Napoli-Bologna non è la finale giusta solo perché mette di fronte i vincitori di scudetto e coppa Italia. Lo è innazitutto poiché conferma, sottolineandolo, il successo dei due club che negli ultimi quattro anni hanno compiuto i maggiori progressi sul piano della solidità, della stabilità e dei risultati. Insomma, quelli che – se vogliamo insieme all’Inter – hanno fatto le cose come si deve e chi se ne fotte se poi gli arabi li fischiano o non si presentano allo stadio perché conoscono e tifano esclusivamente Milan e Inter, Modric e Lautaro.

Napoli e Bologna sono un esempio di come si deve fare calcio in Italia, qui siamo: proprietà fisica, riconoscibile e presente pur nel rispetto delle naturali differenze caratteriali (l’esuberante, spesso eccessivo Aurelio De Laurentiis e il riservatissimo Joey Saputo), amministratori esperti di numeri e politica sportiva sempre meno esposti dei loro “capi”, giusto uno o due passi di lato (Chiavelli e Fenucci), direttori sportivi di indubbie capacità portati (o costretti) a non uscire dai confini del ruolo (il giovane Giovanni Manna dopo Giuntoli e l’inimitabile Giovanni Sartori), ottimi scout e, naturalmente, allenatori d’alto livello (il vincente-subito Antonio Conte e il sempre più sorprendente Vincenzo Italiano, subentrato a Motta, a sua volta successore di Mihajlovic).

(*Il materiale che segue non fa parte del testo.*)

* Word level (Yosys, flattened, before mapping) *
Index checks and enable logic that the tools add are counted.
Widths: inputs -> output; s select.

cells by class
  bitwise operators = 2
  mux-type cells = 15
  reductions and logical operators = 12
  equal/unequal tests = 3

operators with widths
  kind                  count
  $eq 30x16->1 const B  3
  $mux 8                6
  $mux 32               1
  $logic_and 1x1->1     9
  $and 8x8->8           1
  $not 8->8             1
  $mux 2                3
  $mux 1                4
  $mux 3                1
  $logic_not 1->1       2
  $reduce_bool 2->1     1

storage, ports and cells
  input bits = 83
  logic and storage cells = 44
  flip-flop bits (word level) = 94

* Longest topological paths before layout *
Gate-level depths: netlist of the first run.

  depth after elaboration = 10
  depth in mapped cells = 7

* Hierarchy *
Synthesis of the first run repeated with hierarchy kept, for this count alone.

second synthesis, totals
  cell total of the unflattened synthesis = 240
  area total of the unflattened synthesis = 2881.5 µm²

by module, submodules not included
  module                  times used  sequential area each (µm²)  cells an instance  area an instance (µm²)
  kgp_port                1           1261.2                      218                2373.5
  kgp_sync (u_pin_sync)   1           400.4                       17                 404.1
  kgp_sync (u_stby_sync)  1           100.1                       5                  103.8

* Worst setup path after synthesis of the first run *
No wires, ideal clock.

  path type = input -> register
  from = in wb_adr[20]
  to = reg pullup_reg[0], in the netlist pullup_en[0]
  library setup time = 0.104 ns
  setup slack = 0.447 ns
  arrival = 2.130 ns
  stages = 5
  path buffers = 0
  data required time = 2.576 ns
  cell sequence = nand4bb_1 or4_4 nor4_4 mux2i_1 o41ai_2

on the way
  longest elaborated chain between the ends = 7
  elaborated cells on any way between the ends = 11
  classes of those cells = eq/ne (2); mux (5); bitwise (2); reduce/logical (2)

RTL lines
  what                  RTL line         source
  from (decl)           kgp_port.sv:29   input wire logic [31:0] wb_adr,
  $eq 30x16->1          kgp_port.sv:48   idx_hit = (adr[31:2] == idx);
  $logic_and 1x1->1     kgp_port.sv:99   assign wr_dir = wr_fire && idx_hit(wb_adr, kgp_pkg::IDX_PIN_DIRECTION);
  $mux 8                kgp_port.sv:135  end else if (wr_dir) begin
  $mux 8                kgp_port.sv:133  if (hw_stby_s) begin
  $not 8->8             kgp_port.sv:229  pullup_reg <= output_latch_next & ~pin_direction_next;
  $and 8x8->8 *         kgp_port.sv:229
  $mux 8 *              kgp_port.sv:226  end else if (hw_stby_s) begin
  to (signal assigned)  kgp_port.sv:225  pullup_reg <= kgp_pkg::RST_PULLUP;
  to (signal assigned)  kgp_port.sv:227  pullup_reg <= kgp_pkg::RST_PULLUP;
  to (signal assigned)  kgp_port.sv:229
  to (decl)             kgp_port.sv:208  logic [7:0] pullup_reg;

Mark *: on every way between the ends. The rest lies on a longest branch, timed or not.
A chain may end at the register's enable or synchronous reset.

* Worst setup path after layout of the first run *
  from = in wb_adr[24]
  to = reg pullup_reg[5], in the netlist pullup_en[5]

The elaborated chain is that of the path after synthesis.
### src/vtei_map.svh
// Register offsets, field positions and reset values of the supply-input
// and thermal/Type-C event block. Assumes an 8-bit register port with a
// 6-bit word address, as used throughout the device's register space.
// Operation
// W1S at 0x16 sets supply-input event flags
// Six supply-input flags raised by detector transitions
// W1C at 0x17 clears supply-input event flags
// W1S at 0x18 enables supply-input interrupts
// W1C at 0x19 disables supply-input interrupts
// Thermal flags, settable by write at 0x1A
// CC1 and CC2 change flags, debug settable
// W1C at 0x1B clears thermal/Type-C flags
// W1S at 0x1C enables thermal/Type-C interrupts
// W1C at 0x1D disables thermal/Type-C interrupts
// Zero bits change nothing; pairs read state
// Request while flag and enable; reset clears
`ifndef VTEI_MAP_SVH
`define VTEI_MAP_SVH

// Register word addresses
`define VTEI_SUP_EVT_SET 6'h16
`define VTEI_SUP_EVT_CLR 6'h17
`define VTEI_SUP_IEN_SET 6'h18
`define VTEI_SUP_IEN_CLR 6'h19
`define VTEI_THM_EVT_SET 6'h1a
`define VTEI_THM_EVT_CLR 6'h1b
`define VTEI_THM_IEN_SET 6'h1c
`define VTEI_THM_IEN_CLR 6'h1d

// Six flags used per group, upper two bits reserved
`define VTEI_NFLAG 6
`define VTEI_FLAGS_RST 6'h00
`define VTEI_RSVD_RD 2'h0
`define VTEI_ZERO8 8'h00

// Field positions, supply-input group
`define VTEI_SUPPLY_PRESENT 0
`define VTEI_SUPPLY_REMOVED 1
`define VTEI_OVERVOLTAGE_ON 2
`define VTEI_OVERVOLTAGE_OFF 3
`define VTEI_UNDERVOLTAGE_ON 4
`define VTEI_UNDERVOLTAGE_OFF 5
// Field positions, thermal/Type-C group
`define VTEI_HOT_WARNING_ON 0
`define VTEI_HOT_WARNING_OFF 1
`define VTEI_OVERHEAT_TRIP_ON 2
`define VTEI_OVERHEAT_TRIP_OFF 3
`define VTEI_CONFIG_LINE_ONE 4
`define VTEI_CONFIG_LINE_TWO 5

// Detector positions in the gathered level vector
`define VTEI_DET_PRESENT 0
`define VTEI_DET_OV 1
`define VTEI_DET_UV 2
`define VTEI_DET_WARN 3
`define VTEI_DET_TRIP 4
`define VTEI_DET_CC1 5
`define VTEI_DET_CC2 6
// Reset values of the detector pipeline and its warm-up marker
`define VTEI_DET_RST 7'h00
`define VTEI_WARM_RST 3'h0
`define VTEI_WARM_LAST 2
// Empty six-bit flag pattern
`define VTEI_ZERO6 6'h00

`endif

### src/vtei_pkg.sv
// Types shared by the event block files.
// Assumes the map header supplies the numbers.
package vtei_pkg;
	// One group's flag or enable vector
	typedef logic [5:0] vtei_flags_t;
endpackage

### src/vtei_group.sv
// One event group: six sticky flags and six interrupt enables, each with a
// set/clear register pair. Assumes synchronous one-cycle detector edge pulses and a
// one-cycle write strobe from the parent.
`include "vtei_map.svh"

module vtei_group (
	input wire logic clk_i,
	input wire logic rstn_i,
	input wire logic [5:0] hw_set_i,
	input wire logic evt_set_we_i,
	input wire logic evt_clr_we_i,
	input wire logic ien_set_we_i,
	input wire logic ien_clr_we_i,
	input wire logic [5:0] wdata_i,
	output logic [5:0] flags_o,
	output logic [5:0] enables_o,
	output logic irq_o
);
	// Next values of the two vectors
	vtei_pkg::vtei_flags_t next_flags;
	vtei_pkg::vtei_flags_t next_enables;

	// Hardware or debug set wins over a clear in the same cycle
	always_comb begin
		next_flags = flags_o;
		if (evt_clr_we_i) begin
			next_flags = next_flags & ~wdata_i; // see R3 see R8
		end
		if (evt_set_we_i) begin
			next_flags = next_flags | wdata_i; // see R1 see R6
		end
		next_flags = next_flags | hw_set_i; // see R2
	end

	// Enable set/clear; a simultaneous pair never happens, clear is taken last
	always_comb begin
		next_enables = enables_o;
		if (ien_set_we_i) begin
			next_enables = next_enables | wdata_i; // see R4
		end
		if (ien_clr_we_i) begin
			next_enables = next_enables & ~wdata_i; // see R5
		end
	end

	// Flag storage
	always_ff @(posedge clk_i or negedge rstn_i) begin
		if (!rstn_i) begin
			flags_o <= `VTEI_FLAGS_RST;
		end else begin
			flags_o <= next_flags;
		end
	end

	// Enable storage
	always_ff @(posedge clk_i or negedge rstn_i) begin
		if (!rstn_i) begin
			enables_o <= `VTEI_FLAGS_RST;
		end else begin
			enables_o <= next_enables;
		end
	end

	// Group request: any enabled pending flag
	assign irq_o = |(flags_o & enables_o);
endmodule // vtei_group
## src/vcm_pkg.sv

```systemverilog
// shared constants for the video clock mux control block
package vcm_pkg;
   localparam int          AXI_ADDR_W       = 12;
   localparam int          AXI_DATA_W       = 32;
   localparam int          CTRL_W           = 7;
   localparam logic [11:0] CTRL_OFFSET      = 12'h000;
   localparam logic [6:0]  CTRL_RESET       = 7'h00;
   localparam int          SRC_LSB          = 5;
   localparam int          DAC_GATE_BIT     = 4;
   localparam int          ENC_GATE_BIT     = 3;
   localparam int          INVERT_BIT       = 2;
   localparam int          SEL_LSB          = 0;
   localparam logic [1:0]  SRC_PLL_DIV      = 2'h0;
   localparam logic [1:0]  SRC_XTAL2        = 2'h1;
   localparam logic [1:0]  SRC_XTAL1        = 2'h2;
   localparam logic [1:0]  SEL_REFERENCE    = 2'h0;
   localparam logic [1:0]  SEL_EXTERNAL     = 2'h2;
   localparam logic [1:0]  SEL_PIXEL        = 2'h3;
   localparam logic [1:0]  RESP_OKAY        = 2'h0;
   localparam logic [1:0]  RESP_SLVERR      = 2'h2;
   localparam logic [24:0] UPPER_ZERO       = 25'h0000000;

   typedef enum logic [1:0] {
      VCM_W_IDLE = 2'b01,
      VCM_W_RESP = 2'b10
   } vcm_wstate_e;

   typedef enum logic [1:0] {
      VCM_R_IDLE = 2'b01,
      VCM_R_DATA = 2'b10
   } vcm_rstate_e;
endpackage

```

## src/vcm_clk_sel.sv

```systemverilog
// source selection and gating of the video clocks
`timescale 1ns/1ps
`default_nettype none
module vcm_clk_sel
   import vcm_pkg::*;
(
   input  wire logic       pll_divided_clock,
   input  wire logic       second_crystal_input,
   input  wire logic       first_crystal_input,
   input  wire logic       external_video_clock_pin,
   input  wire logic       pixel_clock_pin,
   input  wire logic [1:0] encoder_ref_source,
   input  wire logic [1:0] video_clock_select,
   input  wire logic       dac_clock_gate,
   input  wire logic       encoder_clock_gate,
   input  wire logic       pixel_clock_invert,
   output logic            ref_clk,
   output logic            video_clk,
   output logic            encoder_clk,
   output logic            dac_clk,
   output logic            capture_pixel_clk
);
   logic pix;
   logic dac_src;

   always_comb begin
      pix = pixel_clock_pin ^ pixel_clock_invert;
      unique case (encoder_ref_source)
         SRC_PLL_DIV: ref_clk = pll_divided_clock;
         SRC_XTAL2:   ref_clk = second_crystal_input;
         SRC_XTAL1:   ref_clk = first_crystal_input;
         default:     ref_clk = 1'b0;
      endcase
      unique case (video_clock_select)
         SEL_REFERENCE: begin
            video_clk = ref_clk;
            dac_src   = ref_clk;
         end
         SEL_EXTERNAL: begin
            video_clk = external_video_clock_pin;
            dac_src   = external_video_clock_pin;
         end
         SEL_PIXEL: begin
            video_clk = pix;
            dac_src   = 1'b0;
         end
         default: begin
            video_clk = 1'b0;
            dac_src   = 1'b0;
         end
      endcase
      encoder_clk       = video_clk & encoder_clock_gate;
      dac_clk           = dac_src & dac_clock_gate;
      capture_pixel_clk = pix;
   end
endmodule // vcm_clk_sel
`default_nettype wire

```

## src/vcm_top.sv

```systemverilog
// video clock mux control: register over axi4-lite and clock selection
//
// What this block does
// encoder reference source field: 0 pll divided, 1 second crystal, 2 first crystal.
// dac clock gate bit passes the dac clock at 1, stops at 0.
// encoder clock gate bit passes the encoder clock at 1, stops at 0.
// invert bit inverts pixel clock to encoder mux and sensor capture controller.
// select 0 uses the chosen reference as video clock and dac clock.
// select 2 uses the external video clock pin for video and dac clock.
// select 3 uses the pixel clock; dac clock held off; 1 reserved.
// control fields reset to zero; bits above source field read zero, ignore writes.
// reserved encodings of either select field give no output clock; the code holds low only the clocks fed by that field, the others keep running.
//
// The AXI4-Lite register port and the placing of the registers were decided locally.
`timescale 1ns/1ps
`default_nettype none
module vcm_top
   import vcm_pkg::*;
(
   input  wire logic                  clk,
   input  wire logic                  nrst,
   input  wire logic [AXI_ADDR_W-1:0] s_axi_awaddr,
   input  wire logic [2:0]            s_axi_awprot,
   input  wire logic                  s_axi_awvalid,
   output logic                       s_axi_awready,
   input  wire logic [AXI_DATA_W-1:0] s_axi_wdata,
   input  wire logic [3:0]            s_axi_wstrb,
   input  wire logic                  s_axi_wvalid,
   output logic                       s_axi_wready,
   output logic [1:0]                 s_axi_bresp,
   output logic                       s_axi_bvalid,
   input  wire logic                  s_axi_bready,
   input  wire logic [AXI_ADDR_W-1:0] s_axi_araddr,
   input  wire logic [2:0]            s_axi_arprot,
   input  wire logic                  s_axi_arvalid,
   output logic                       s_axi_arready,
   output logic [AXI_DATA_W-1:0]      s_axi_rdata,
   output logic [1:0]                 s_axi_rresp,
   output logic                       s_axi_rvalid,
   input  wire logic                  s_axi_rready,
   input  wire logic                  pll_divided_clock,
   input  wire logic                  second_crystal_input,
   input  wire logic                  first_crystal_input,
   input  wire logic                  external_video_clock_pin,
   input  wire logic                  pixel_clock_pin,
   output logic                       ref_clk_out,
   output logic                       video_clk_out,
   output logic                       encoder_clk_out,
   output logic                       dac_clk_out,
   output logic                       capture_pixel_clk_out
);
   // word decode of the single control register
   function automatic logic is_ctrl(input logic [AXI_ADDR_W-1:0] addr);
      return addr[AXI_ADDR_W-1:2] == CTRL_OFFSET[AXI_ADDR_W-1:2];
   endfunction

   // response code of one access: only the control register is mapped
   function automatic logic [1:0] resp_of(input logic [AXI_ADDR_W-1:0] addr);
      return is_ctrl(addr) ? RESP_OKAY : RESP_SLVERR;
   endfunction

   // ---------------- write channel ----------------
   vcm_wstate_e                 wstate_reg, wstate_next;
   logic                        awready_reg, awready_next;
   logic                        wready_reg, wready_next;
   logic                        bvalid_reg, bvalid_next;
   logic [1:0]                  bresp_reg, bresp_next;
   logic                        aw_have_reg, aw_have_next;
   logic                        w_have_reg, w_have_next;
   logic [AXI_ADDR_W-1:0]       awaddr_reg, awaddr_next;
   logic [AXI_DATA_W-1:0]       wdata_reg, wdata_next;
   logic [3:0]                  wstrb_reg, wstrb_next;
   logic                        wr_fire;
   logic [AXI_ADDR_W-1:0]       wr_addr;
   logic [AXI_DATA_W-1:0]       wr_data;
   logic [3:0]                  wr_strb;

   always_comb begin
      logic aw_take;
      logic w_take;
      logic a_have;
      logic d_have;
      aw_take      = s_axi_awvalid & awready_reg;
      w_take       = s_axi_wvalid & wready_reg;
      a_have       = aw_have_reg | aw_take;
      d_have       = w_have_reg | w_take;
      wr_addr      = aw_take ? s_axi_awaddr : awaddr_reg;
      wr_data      = w_take ? s_axi_wdata : wdata_reg;
      wr_strb      = w_take ? s_axi_wstrb : wstrb_reg;
      wr_fire      = 1'b0;
      wstate_next  = wstate_reg;
      awready_next = awready_reg;
      wready_next  = wready_reg;
      bvalid_next  = bvalid_reg;
      bresp_next   = bresp_reg;
      aw_have_next = a_have;
      w_have_next  = d_have;
      awaddr_next  = wr_addr;
      wdata_next   = wr_data;
      wstrb_next   = wr_strb;
      // address and data may come in either order; the write fires once both are held
      unique case (wstate_reg)
         VCM_W_IDLE: begin
            if (a_have && d_have) begin
               wr_fire      = 1'b1;
               wstate_next  = VCM_W_RESP;
               bvalid_next  = 1'b1;
               bresp_next   = resp_of(wr_addr);
               aw_have_next = 1'b0;
               w_have_next  = 1'b0;
               awready_next = 1'b0;
               wready_next  = 1'b0;
            end else begin
               awready_next = ~a_have;
               wready_next  = ~d_have;
            end
         end
         VCM_W_RESP: begin
            if (s_axi_bready) begin
               wstate_next  = VCM_W_IDLE;
               bvalid_next  = 1'b0;
               awready_next = 1'b1;
               wready_next  = 1'b1;
            end
         end
      endcase
   end

   always_ff @(posedge clk or negedge nrst) begin
      if (!nrst) begin
         wstate_reg  <= VCM_W_IDLE;
         awready_reg <= 1'b0;
         wready_reg  <= 1'b0;
         bvalid_reg  <= 1'b0;
         bresp_reg   <= RESP_OKAY;
         aw_have_reg <= 1'b0;
         w_have_reg  <= 1'b0;
         awaddr_reg  <= '0;
         wdata_reg   <= '0;
         wstrb_reg   <= '0;
      end else begin
         wstate_reg  <= wstate_next;
         awready_reg <= awready_next;
         wready_reg  <= wready_next;
         bvalid_reg  <= bvalid_next;
         bresp_reg   <= bresp_next;
         aw_have_reg <= aw_have_next;
         w_have_reg  <= w_have_next;
         awaddr_reg  <= awaddr_next;
         wdata_reg   <= wdata_next;
         wstrb_reg   <= wstrb_next;
      end
   end

   // ---------------- control register ----------------
   logic [CTRL_W-1:0] ctrl_reg, ctrl_next;

   always_comb begin
      ctrl_next = ctrl_reg;
      // only byte lane 0 holds stored bits; the rest are dropped
      if (wr_fire && is_ctrl(wr_addr) && wr_strb[0]) begin
         ctrl_next = wr_data[CTRL_W-1:0];
      end
   end

   always_ff @(posedge clk or negedge nrst) begin
      if (!nrst) begin
         ctrl_reg <= CTRL_RESET;
      end else begin
         ctrl_reg <= ctrl_next;
      end
   end

   // ---------------- read channel ----------------
   vcm_rstate_e           rstate_reg, rstate_next;
   logic                  arready_reg, arready_next;
   logic                  rvalid_reg, rvalid_next;
   logic [1:0]            rresp_reg, rresp_next;
   logic [AXI_DATA_W-1:0] rdata_reg, rdata_next;

   always_comb begin
      rstate_next  = rstate_reg;
      arready_next = arready_reg;
      rvalid_next  = rvalid_reg;
      rresp_next   = rresp_reg;
      rdata_next   = rdata_reg;
      unique case (rstate_reg)
         VCM_R_IDLE: begin
            arready_next = 1'b1;
            if (s_axi_arvalid && arready_reg) begin
               rstate_next  = VCM_R_DATA;
               arready_next = 1'b0;
               rvalid_next  = 1'b1;
               rresp_next   = resp_of(s_axi_araddr);
               if (is_ctrl(s_axi_araddr)) begin
                  rdata_next = {UPPER_ZERO, ctrl_reg};
               end else begin
                  rdata_next = '0;
               end
            end
         end
         VCM_R_DATA: begin
            if (s_axi_rready) begin
               rstate_next  = VCM_R_IDLE;
               rvalid_next  = 1'b0;
               arready_next = 1'b1;
            end
         end
      endcase
   end

   always_ff @(posedge clk or negedge nrst) begin
      if (!nrst) begin
         rstate_reg  <= VCM_R_IDLE;
         arready_reg <= 1'b0;
         rvalid_reg  <= 1'b0;
         rresp_reg   <= RESP_OKAY;
         rdata_reg   <= '0;
      end else begin
         rstate_reg  <= rstate_next;
         arready_reg <= arready_next;
         rvalid_reg  <= rvalid_next;
         rresp_reg   <= rresp_next;
         rdata_reg   <= rdata_next;
      end
   end

   assign s_axi_awready = awready_reg;
   assign s_axi_wready  = wready_reg;
   assign s_axi_bvalid  = bvalid_reg;
   assign s_axi_bresp   = bresp_reg;
   assign s_axi_arready = arready_reg;
   assign s_axi_rvalid  = rvalid_reg;
   assign s_axi_rresp   = rresp_reg;
   assign s_axi_rdata   = rdata_reg;

   // ---------------- clock selection ----------------
   logic sel_ref;
   logic sel_video;
   logic sel_encoder;
   logic sel_dac;
   logic sel_capture;

   // control fields as named nets for the clock selector
   logic [1:0] encoder_ref_source;
   logic [1:0] video_clock_select;
   logic       dac_clock_gate;
   logic       encoder_clock_gate;
   logic       pixel_clock_invert;

   assign encoder_ref_source = ctrl_reg[SRC_LSB+1:SRC_LSB];
   assign video_clock_select = ctrl_reg[SEL_LSB+1:SEL_LSB];
   assign dac_clock_gate     = ctrl_reg[DAC_GATE_BIT];
   assign encoder_clock_gate = ctrl_reg[ENC_GATE_BIT];
   assign pixel_clock_invert = ctrl_reg[INVERT_BIT];

   // sources are sampled as data on clk, so only sources well below half the
   // clk rate come through intact; this is not a glitch-free clock switch
   vcm_clk_sel u_sel (
      .pll_divided_clock        (pll_divided_clock),
      .second_crystal_input     (second_crystal_input),
      .first_crystal_input      (first_crystal_input),
      .external_video_clock_pin (external_video_clock_pin),
      .pixel_clock_pin          (pixel_clock_pin),
      .encoder_ref_source       (encoder_ref_source),
      .video_clock_select       (video_clock_select),
      .dac_clock_gate           (dac_clock_gate),
      .encoder_clock_gate       (encoder_clock_gate),
      .pixel_clock_invert       (pixel_clock_invert),
      .ref_clk                  (sel_ref),
      .video_clk                (sel_video),
      .encoder_clk              (sel_encoder),
      .dac_clk                  (sel_dac),
      .capture_pixel_clk        (sel_capture)
   );

   logic ref_reg;
   logic video_reg;
   logic encoder_reg;
   logic dac_reg;
   logic capture_reg;

   // sampled copies keep every output on a flop, at the cost of one cycle
   always_ff @(posedge clk or negedge nrst) begin
      if (!nrst) begin
         ref_reg     <= 1'b0;
         video_reg   <= 1'b0;
         encoder_reg <= 1'b0;
         dac_reg     <= 1'b0;
         capture_reg <= 1'b0;
      end else begin
         ref_reg     <= sel_ref;
         video_reg   <= sel_video;
         encoder_reg <= sel_encoder;
         dac_reg     <= sel_dac;
         capture_reg <= sel_capture;
      end
   end

   assign ref_clk_out           = ref_reg;
   assign video_clk_out         = video_reg;
   assign encoder_clk_out       = encoder_reg;
   assign dac_clk_out           = dac_reg;
   assign capture_pixel_clk_out = capture_reg;
endmodule // vcm_top
`default_nettype wire

```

Competenza, attenzione al “prodotto” e continuità, ecco la formula semplice, quasi scontata, ma efficace. Perché una strategia, per funzionare, deve avere continuità, non può essere costantemente reimpostata.

Ha provato a forzare l’impianto De Laurentiis tra lo scudetto di Spalletti e quello di Conte forse ritenendo di essere più furbo e forte del calcio, ha toppato di brutto, ma ha avuto l’intelligenza di ripensarci consegnando il Napoli alla guida giusta. E al calcio. Regola confermata dunque.

Rispetto dei ruoli e fiducia: il presidente non può fare il mercato con i suoi amici intermediari scavalcando sistematicamente il ds, così come l’allenatore non deve occuparsi di numeri e bilanci, ma essere esigente sul piano tecnico. Chi lascia fare agli altri in sede di campagna acquisti e non esercita le opportune pressioni per ottenere materiale di livello è destinato il più delle volte a fallire. Per chiedere uno sforzo alla proprietà deve però essere credibile e convincente e la credibilità all’allenatore la garantiscono i risultati.

Indro Montanelli spiegò a modo suo il valore della competenza: «I bordelli» disse «le uniche istituzioni italiane in cui la tecnica venisse rispettata e la competenza riconosciuta».

In fondo il calcio italiano altro non è che un casino disorganizzato al quale si riesce a sopravvivere soltanto esaltando le conoscenze e capacità proprie e dei principali collaboratori.

Nel calcio non si inventa più nulla, è semplice sul campo e soprattutto in sede: se non se ne conosce il linguaggio, meglio fare altro. C’è sempre il burraco che è meno rischioso.